Home: The Classroom of Love
Motherhood is where my character is tested and softened at the same time. I’m learning to count time in kindness instead of minutes—how a steady voice can settle a restless nap, and how patience stretches wider than I thought when the laundry and the to-do list argue about who goes first. Marriage, too, carries its own rhythm: two travelers choosing one compass, even when the map blurs. My husband is applying for new roles and considering a job in Florida; some days we sketch timelines, other days we simply hold the unknown together. We’re learning to treat uncertainty not as a threat but as a hallway God lights one bulb at a time. In that light, we practice small obediences—listening well, speaking gently, praying over decisions, and remembering that covenant love is built from ordinary bricks stacked faithfully.

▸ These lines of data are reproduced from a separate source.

--- src/hw/rtl/char_lcd_nibble_write_sequencer.sv ---
// channel | direction | handshake               | payload
// req     | in        | req_tvalid / req_tready | tuser kind, tdata byte/line/column
// rsp     | out       | rsp_tvalid / rsp_tready | tdata pin state + hold, tlast
// csr     | in        | csr_we                  | csr_index, csr_wdata
//
// a request yields 7 to 50 pin-state words, one per cycle while rsp_tready is high;
// the first word passes the front state, a queue slot, cur_ff and output register.
// the front queues one operation per cycle unless the queue is full and takes the
// next request once the last operation of the current one is queued; the back sets
// the word rate. reset is synchronous and active high; it empties the queue and
// restores the register defaults; a stalled word holds in the output register.
module char_lcd_nibble_write_sequencer import lcdnw_pkg::*; #(
   parameter int unsigned QUEUE_DEPTH = 4
) (
   input  logic         clock,
   input  logic         reset,
   input  logic         req_tvalid,
   output logic         req_tready,
   input  logic [1:0]   req_tuser,   // req_kind_type
   input  logic [23:0]  req_tdata,   // data_byte, line, column
   output logic         rsp_tvalid,
   input  logic         rsp_tready,
   output logic [31:0]  rsp_tdata,   // rs, nibble, enable, hold_us, zero fill
   output logic         rsp_tlast,
   input  logic         csr_we,
   input  logic [2:0]   csr_index,
   input  logic [19:0]  csr_wdata
);

   cfg_type       cfg_ff, cfg_in;
   logic          q_full, q_push, q_pop, q_valid;
   cmd_type       push_cmd, head_cmd;
   logic          o_rs, o_en;
   logic [3:0]    o_nib;
   logic [19:0]   o_hold;

   // register writes, values cut to their widths
   always_comb begin
      cfg_in = cfg_ff;
      if (csr_we) begin
         unique case (csr_index_type'(csr_index))
            CSR_ENABLE_PHASE: cfg_in.enable_phase_us = csr_wdata[9:0];
            CSR_RS_SETUP:     cfg_in.rs_setup_us     = csr_wdata[15:0];
            CSR_POWER_UP:     cfg_in.power_up_us     = csr_wdata;
            CSR_INIT_GAP:     cfg_in.init_gap_us     = csr_wdata[15:0];
            CSR_INIT_SETTLE:  cfg_in.init_settle_us  = csr_wdata;
            default:          cfg_in = cfg_ff;
         endcase
      end
   end

   always_ff @(posedge clock) begin
      if (reset) begin
         cfg_ff.enable_phase_us <= RST_ENABLE_PHASE;
         cfg_ff.rs_setup_us     <= RST_RS_SETUP;
         cfg_ff.power_up_us     <= RST_POWER_UP;
         cfg_ff.init_gap_us     <= RST_INIT_GAP;
         cfg_ff.init_settle_us  <= RST_INIT_SETTLE;
      end else begin
         cfg_ff <= cfg_in;
      end
   end

   lcdnw_front u_front (
      .clock      (clock),
      .reset      (reset),
      .req_tvalid (req_tvalid),
      .req_tready (req_tready),
      .req_tuser  (req_tuser),
      .req_tdata  (req_tdata),
      .q_full     (q_full),
      .q_push     (q_push),
      .q_cmd      (push_cmd)
   );

   lcdnw_queue #(
      .DEPTH (QUEUE_DEPTH)
   ) u_queue (
      .clock      (clock),
      .reset      (reset),
      .push       (q_push),
      .push_cmd   (push_cmd),
      .full       (q_full),
      .pop        (q_pop),
      .head_valid (q_valid),
      .head_cmd   (head_cmd)
   );

   lcdnw_back u_back (
      .clock       (clock),
      .reset       (reset),
      .cfg         (cfg_ff),
      .q_valid     (q_valid),
      .q_cmd       (head_cmd),
      .q_pop       (q_pop),
      .rsp_tvalid  (rsp_tvalid),
      .rsp_tready  (rsp_tready),
      .rsp_rs      (o_rs),
      .rsp_nibble  (o_nib),
      .rsp_enable  (o_en),
      .rsp_hold_us (o_hold),
      .rsp_last    (rsp_tlast)
   );

   // output word packing
   assign rsp_tdata = {6'd0, o_hold, o_en, o_nib, o_rs};

endmodule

Work & Calling: An Ordinary Altar
My job keeps training my hands to serve and my heart to notice. It’s shown me that nursing isn’t only a profession; it’s a posture—a way of meeting people where they ache, including myself. Communication has taught me to carry stories with respect; nursing invites me to carry people with skill. Together they feel like two rails of the same track, guiding me toward a vocation that is both prayer and practice. I’m finishing my bachelor’s in communications with gratitude, and I’m excited to explore nursing next—not as a detour but as the next faithful step. Scripture steadies me here: the peace that guards (Philippians 4), the Shepherd who leads (Psalm 23), the dignity that dresses a woman who laughs at the future (Proverbs 31). If we do move for a job or stay and plant deeper roots, the assignment remains: obedience over outcomes, mercy over hurry, faith over fear.
Sometimes I think my heart has lived fifty years already. I’ve cried for work that mattered and for seasons that ended; I’ve praised God in waiting rooms and whispered thank-yous in kitchens after midnight. If I cry for my work again, let it be because I see its weight and its worth—and because tears can wash the window until I see Him more clearly.
Lord, braid my callings and don’t let them tangle. Teach me to mother with gentleness, to love with courage, to work with integrity, to study with wonder, and to step toward nursing with hands that remember Your touch. Lead our family whether we pack boxes or plant gardens, and make our home a lighthouse wherever You place it. Amen.